Suppose $f(n)=O(s(n))$ and $g(n)=O(r(n))$? All four functions are positive-valued and monotonically increasing. Using the formal definitions of asymptotic notations, prove or disprove the claim:
if $s(n)=O(g(n))$, then $f(n)=O(r(n))$
I can't seem to find any counter examples. Any guidance on how to prove this?
 A: Given
$$|f(n)| \le C_1 |s(n)| ~ ^{(1)}, \ \ |g(n)| \le C_2 |r(n)| ~ ^{(2)}, \ \ C_1, C_2, C_3 \in \mathbb{R}^+$$
Show that $\exists C \in \mathbb{R}^+:$
$$|s(n)| \le C_3 |g(n)| ~ ^{(3)} \implies |f(n)| \le C |r(n)| $$

Proof:
$$ |f(n)| \overset{(1)}\le C_1 |s(n)| \overset{(3)}\le C_1 C_3|g(n)| \overset{(2)}\le C_1 C_3 C_2 |r(n)|$$
Taking $C := C_1 C_3 C_2$, we see that
$$|f(n)| \le C|r(n)| \implies f(n)=O(r(n)) \ \ \ \ \square$$

Note: Since all functions are positive-valued you may just drop the modules.

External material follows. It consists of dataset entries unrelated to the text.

Source: an optimization exercise on an open RTL-to-GDS flow (aim: small area). Production flows keep margins and buffers that such runs may drop. Function was checked by simulation only, so behaviour that the tests miss may differ from the original. Power and IR drop assume default switching activity.

Design ubxcodec, start of the top module:
module ubxcodec (
    input  wire        clk,
    input  wire        rst,           
    input  wire        reg_we,
    input  wire [3:0]  reg_waddr,
    input  wire [31:0] reg_wdata,
    input  wire [3:0]  reg_raddr,
    output reg  [31:0] reg_rdata,
    output wire        done_irq,
    output wire        txbuf_re,
    output wire [14:0] txbuf_addr,
    input  wire [7:0]  txbuf_rdata,
    output wire        rxbuf_we,
    output wire [14:0] rxbuf_waddr,
    output wire [7:0]  rxbuf_wdata,
    output wire        rx_req,
    input  wire        rx_valid,
    input  wire        rx_none,
    input  wire [7:0]  rx_data,
    input  wire        tick,
    output reg         tx_valid,
    output reg  [7:0]  tx_data,
    input  wire        tx_ready,
    input  wire        sin_valid,
    input  wire [9:0]  sin_sym,
    output reg         sin_ready,
    output reg         sout_valid,
    output reg  [9:0]  sout_sym,
    input  wire        sout_ready,
    input  wire        din_valid,
    input  wire [7:0]  din_data,
    output reg         din_ready
);
Settings: LEC_CHECK=0, CAP_MARGIN=20, CORE_MARGIN=2, CORE_UTILIZATION=40, SLEW_MARGIN=20; clock period 10.0 ns.
standard.sh (not shown) runs the stock make flow with config.mk's settings and CLKGATE_MAP_FILE= SYNTH_SCRIPT=/design/flow/synth_recipe.tcl, a recipe that flattens the netlist after the stock synthesis.
==> flow/flow/run.sh <==
#!/bin/bash
# Layout flow: the standard flow (standard.sh), with two changes.
#  1. Synthesis runs the standard flow's own synthesis script unchanged, but ABC maps the logic with an
#     area-oriented script (flow/abc_area.script) in place of ORFS's speed script.
#  2. Port buffers are sky130_fd_sc_hd__buf_1 cells, and CTS uses the flow's CTS_ARGS.
# Each step's full output goes to a log file in the work folder.
set -euo pipefail
W=$(pwd)
rm -rf "$W/scripts_area"
cp -r "$FLOW_HOME/scripts" "$W/scripts_area"
cp "$W/flow/abc_area.script" "$W/scripts_area/abc_speed.script"
bash "$W/standard.sh" SCRIPTS_DIR="$W/scripts_area" synth > "$W/synth.log" 2>&1
CTS="-sink_clustering_enable -repair_clock_nets"
if [[ -f "$W/flow/cts_args" ]]; then CTS=$(cat "$W/flow/cts_args"); fi
bash "$W/standard.sh" "BUFFER_PORTS_ARGS=-buffer_cell sky130_fd_sc_hd__buf_1" "CTS_ARGS=$CTS" finish > "$W/layout.log" 2>&1
==> flow/flow/abc_area.script <==
strash
dc2
&get -n
&deepsyn -I 10 -J 3
&dch
&nf -R 1000 -F 8 -A 4 -C 32 -p
&put
strash
dc2
&get -n
&dch
&nf -R 1000 -F 8 -A 4 -C 32 -p
&put
==> flow/flow/cts_args <==
-sink_clustering_enable -repair_clock_nets -dont_use_dummy_load -buf_list sky130_fd_sc_hd__clkbuf_8 -sink_clustering_size 14 -sink_clustering_max_diameter 100
The baseline ran to the end with no violations.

A: This is, so called, transitivity of big-O:
$$f\in O(g) \land g\in O(h) \Rightarrow f \in O(h)$$
If we consider definition for positive sequences:
$$O(g)=\{f: \exists C>0, \exists N \in \mathbb{N}, \forall n>N, f(n)\leqslant C g(n)\}$$
then exact proof should manipulate with both constants in big-O definition i.e. $C,N$:
$f \in O(g)$ mean $\exists C_f>0, \exists N_f \in \mathbb{N}, \forall n>N_f, f(n)\leqslant C_f g(n)$.
Also, $g \in O(h)$ mean $\exists C_g>0, \exists N_g \in \mathbb{N}, \forall n>N_g, g(n)\leqslant C_g h(n)$.
Now if we take $N=\max(N_f,N_g)$, then for $\forall n>N$ we will have $$f(n)\leqslant C_f g(n) \leqslant C_f C_g h(n)=Ch(n)$$
where we take $C=C_f C_g$.
Having transitivity it's enough to apply it twice to chain $f\in O(s), s\in O(g), g \in O(r) \Rightarrow f \in O(r)$.
In set notations it produce
$$O(f) \subset O(s) \subset O(g) \subset O(r)$$
Note, please, that we do not need monotonic for this property.